• _WORK ORDER_
Where a line of the entries holds the string "events", copy that line.

(Stored items)

╭──

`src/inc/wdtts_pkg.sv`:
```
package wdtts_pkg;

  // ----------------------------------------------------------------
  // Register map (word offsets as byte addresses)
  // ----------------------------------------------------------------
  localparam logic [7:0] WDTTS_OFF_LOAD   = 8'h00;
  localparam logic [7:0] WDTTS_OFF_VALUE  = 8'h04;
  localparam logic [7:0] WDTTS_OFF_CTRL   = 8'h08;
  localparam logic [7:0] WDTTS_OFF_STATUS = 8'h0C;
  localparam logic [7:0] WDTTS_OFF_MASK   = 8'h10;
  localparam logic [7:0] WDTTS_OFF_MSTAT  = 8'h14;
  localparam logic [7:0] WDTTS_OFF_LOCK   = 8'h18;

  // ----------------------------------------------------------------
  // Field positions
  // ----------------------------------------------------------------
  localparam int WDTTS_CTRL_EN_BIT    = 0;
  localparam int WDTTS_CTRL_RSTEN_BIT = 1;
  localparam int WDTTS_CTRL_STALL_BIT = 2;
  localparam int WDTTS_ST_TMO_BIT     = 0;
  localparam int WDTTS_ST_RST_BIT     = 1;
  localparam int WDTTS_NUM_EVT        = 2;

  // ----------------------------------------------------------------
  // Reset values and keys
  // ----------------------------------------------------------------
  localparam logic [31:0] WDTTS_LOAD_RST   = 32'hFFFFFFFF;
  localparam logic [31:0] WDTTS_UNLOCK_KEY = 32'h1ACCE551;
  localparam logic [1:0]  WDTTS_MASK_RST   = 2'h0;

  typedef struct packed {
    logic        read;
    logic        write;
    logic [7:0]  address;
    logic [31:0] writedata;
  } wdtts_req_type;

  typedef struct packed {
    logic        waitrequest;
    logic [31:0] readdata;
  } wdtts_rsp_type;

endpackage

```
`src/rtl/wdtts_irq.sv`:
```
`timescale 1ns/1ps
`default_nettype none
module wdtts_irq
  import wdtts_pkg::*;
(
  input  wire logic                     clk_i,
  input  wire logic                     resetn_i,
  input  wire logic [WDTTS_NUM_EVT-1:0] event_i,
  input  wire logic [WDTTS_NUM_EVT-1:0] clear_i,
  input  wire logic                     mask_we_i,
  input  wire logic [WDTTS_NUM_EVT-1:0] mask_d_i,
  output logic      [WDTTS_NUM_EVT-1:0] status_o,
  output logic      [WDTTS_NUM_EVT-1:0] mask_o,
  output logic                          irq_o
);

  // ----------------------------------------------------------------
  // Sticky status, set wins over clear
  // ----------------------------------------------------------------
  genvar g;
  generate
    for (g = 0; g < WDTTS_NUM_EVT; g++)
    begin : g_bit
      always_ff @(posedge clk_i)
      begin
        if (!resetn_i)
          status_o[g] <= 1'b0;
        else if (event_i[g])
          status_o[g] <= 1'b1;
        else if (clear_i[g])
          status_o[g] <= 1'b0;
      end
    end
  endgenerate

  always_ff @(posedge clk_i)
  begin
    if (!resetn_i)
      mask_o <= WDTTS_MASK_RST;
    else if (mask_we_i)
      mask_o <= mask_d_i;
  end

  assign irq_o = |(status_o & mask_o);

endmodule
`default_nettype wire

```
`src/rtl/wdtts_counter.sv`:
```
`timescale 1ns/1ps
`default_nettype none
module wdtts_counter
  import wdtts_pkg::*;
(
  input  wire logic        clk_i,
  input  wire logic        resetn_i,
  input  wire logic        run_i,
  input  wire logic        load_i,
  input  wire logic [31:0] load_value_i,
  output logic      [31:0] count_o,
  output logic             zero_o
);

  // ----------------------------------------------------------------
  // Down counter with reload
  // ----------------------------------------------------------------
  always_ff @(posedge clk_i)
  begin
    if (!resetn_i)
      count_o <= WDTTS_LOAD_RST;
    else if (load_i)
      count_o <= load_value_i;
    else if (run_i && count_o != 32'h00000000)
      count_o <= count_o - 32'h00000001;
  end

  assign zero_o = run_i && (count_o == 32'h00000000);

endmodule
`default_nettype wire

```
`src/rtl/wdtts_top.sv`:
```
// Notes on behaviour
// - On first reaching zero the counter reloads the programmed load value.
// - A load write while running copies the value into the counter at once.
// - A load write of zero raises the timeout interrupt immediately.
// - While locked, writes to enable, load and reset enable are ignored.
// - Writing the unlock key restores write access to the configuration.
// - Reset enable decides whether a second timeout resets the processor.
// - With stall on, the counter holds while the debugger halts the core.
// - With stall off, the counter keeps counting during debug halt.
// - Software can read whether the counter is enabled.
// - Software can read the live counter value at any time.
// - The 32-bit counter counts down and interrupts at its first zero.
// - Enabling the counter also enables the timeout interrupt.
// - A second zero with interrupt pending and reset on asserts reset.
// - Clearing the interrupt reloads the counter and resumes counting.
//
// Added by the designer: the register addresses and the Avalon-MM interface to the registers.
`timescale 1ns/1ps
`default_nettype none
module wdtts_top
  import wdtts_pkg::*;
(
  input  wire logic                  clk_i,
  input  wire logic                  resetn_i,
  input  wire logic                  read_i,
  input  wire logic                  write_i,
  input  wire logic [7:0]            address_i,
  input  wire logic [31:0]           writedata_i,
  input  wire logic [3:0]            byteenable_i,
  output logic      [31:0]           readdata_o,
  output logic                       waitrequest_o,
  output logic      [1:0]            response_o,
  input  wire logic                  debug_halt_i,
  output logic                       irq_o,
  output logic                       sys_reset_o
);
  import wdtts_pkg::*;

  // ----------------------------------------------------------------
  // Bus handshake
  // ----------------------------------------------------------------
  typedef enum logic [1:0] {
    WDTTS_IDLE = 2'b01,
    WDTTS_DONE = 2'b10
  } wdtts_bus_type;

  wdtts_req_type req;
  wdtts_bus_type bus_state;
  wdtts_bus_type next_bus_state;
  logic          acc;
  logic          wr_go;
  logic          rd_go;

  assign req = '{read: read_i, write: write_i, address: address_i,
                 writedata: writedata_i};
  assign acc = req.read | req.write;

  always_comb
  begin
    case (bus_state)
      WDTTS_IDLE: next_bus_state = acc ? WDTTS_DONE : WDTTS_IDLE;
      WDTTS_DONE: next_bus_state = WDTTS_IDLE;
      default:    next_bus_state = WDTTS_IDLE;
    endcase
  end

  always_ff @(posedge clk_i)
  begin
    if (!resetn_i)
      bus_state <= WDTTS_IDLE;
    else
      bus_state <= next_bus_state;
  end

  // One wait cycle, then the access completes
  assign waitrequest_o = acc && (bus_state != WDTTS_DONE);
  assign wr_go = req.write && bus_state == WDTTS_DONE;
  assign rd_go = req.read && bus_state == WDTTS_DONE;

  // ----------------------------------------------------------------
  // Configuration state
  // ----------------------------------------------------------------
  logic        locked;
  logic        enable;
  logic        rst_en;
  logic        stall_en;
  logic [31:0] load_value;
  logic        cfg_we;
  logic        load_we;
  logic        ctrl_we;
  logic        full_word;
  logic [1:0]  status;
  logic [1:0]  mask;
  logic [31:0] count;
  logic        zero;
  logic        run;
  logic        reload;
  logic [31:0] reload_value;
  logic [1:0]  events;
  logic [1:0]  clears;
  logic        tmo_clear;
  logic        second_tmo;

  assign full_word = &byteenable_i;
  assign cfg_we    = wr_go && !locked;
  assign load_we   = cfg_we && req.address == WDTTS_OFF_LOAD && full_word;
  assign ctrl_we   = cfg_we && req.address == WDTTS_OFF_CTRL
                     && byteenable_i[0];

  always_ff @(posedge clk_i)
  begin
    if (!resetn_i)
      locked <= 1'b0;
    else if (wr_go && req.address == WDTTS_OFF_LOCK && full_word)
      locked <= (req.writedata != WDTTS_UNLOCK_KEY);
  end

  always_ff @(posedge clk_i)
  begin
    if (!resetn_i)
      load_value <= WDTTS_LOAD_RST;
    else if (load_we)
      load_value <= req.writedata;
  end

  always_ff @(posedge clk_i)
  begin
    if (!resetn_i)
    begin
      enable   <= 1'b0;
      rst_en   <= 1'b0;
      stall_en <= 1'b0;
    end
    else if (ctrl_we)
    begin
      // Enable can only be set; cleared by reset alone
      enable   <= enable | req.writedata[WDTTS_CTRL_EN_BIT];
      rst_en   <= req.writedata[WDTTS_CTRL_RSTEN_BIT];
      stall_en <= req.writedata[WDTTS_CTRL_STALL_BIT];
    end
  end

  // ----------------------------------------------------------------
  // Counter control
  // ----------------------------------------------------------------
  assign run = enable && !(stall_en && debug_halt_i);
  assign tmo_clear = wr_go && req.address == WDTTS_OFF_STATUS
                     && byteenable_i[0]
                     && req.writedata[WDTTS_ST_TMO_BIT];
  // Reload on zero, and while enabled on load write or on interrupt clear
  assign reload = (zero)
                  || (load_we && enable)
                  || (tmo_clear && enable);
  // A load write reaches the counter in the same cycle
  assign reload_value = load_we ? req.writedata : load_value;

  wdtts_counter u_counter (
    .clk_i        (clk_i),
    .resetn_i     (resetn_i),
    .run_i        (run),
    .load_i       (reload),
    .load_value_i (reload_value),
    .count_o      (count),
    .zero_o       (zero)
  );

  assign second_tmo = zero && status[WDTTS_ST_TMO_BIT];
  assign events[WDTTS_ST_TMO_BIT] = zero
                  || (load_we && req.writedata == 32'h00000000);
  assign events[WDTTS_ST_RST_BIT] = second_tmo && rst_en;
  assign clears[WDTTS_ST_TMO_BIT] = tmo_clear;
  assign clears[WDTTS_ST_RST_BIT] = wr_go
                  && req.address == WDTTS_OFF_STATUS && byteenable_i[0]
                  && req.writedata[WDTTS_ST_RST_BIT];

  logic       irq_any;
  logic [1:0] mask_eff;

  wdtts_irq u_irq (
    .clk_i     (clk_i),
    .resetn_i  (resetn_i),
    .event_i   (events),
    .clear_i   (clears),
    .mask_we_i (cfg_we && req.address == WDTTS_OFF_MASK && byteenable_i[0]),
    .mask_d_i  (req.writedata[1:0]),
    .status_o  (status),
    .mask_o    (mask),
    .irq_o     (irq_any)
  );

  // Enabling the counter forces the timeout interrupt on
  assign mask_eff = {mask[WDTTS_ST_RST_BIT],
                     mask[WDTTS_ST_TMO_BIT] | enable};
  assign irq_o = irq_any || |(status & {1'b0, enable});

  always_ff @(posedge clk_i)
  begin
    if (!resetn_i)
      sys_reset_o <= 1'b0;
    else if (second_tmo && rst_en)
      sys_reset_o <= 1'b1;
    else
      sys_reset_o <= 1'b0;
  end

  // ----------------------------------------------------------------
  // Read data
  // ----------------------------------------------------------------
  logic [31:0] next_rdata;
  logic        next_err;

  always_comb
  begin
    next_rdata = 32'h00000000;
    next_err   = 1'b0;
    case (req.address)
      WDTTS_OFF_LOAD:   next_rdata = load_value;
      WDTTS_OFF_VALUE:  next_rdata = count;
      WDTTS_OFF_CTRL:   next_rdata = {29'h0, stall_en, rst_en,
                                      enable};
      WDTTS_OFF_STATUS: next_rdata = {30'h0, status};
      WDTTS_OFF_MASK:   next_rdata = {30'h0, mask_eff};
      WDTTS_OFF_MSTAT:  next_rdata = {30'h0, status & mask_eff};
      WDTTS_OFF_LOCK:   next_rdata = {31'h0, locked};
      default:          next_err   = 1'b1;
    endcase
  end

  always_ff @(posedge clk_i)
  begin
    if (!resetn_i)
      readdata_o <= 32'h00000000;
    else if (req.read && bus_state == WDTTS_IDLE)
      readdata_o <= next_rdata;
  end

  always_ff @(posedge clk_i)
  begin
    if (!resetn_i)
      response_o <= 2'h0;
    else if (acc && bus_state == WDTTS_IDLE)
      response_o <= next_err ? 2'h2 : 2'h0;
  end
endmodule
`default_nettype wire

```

╰──

• _RESPONSE TO THIS TASK_
  logic [1:0]  events;
  assign events[WDTTS_ST_TMO_BIT] = zero
  assign events[WDTTS_ST_RST_BIT] = second_tmo && rst_en;
    .event_i   (events),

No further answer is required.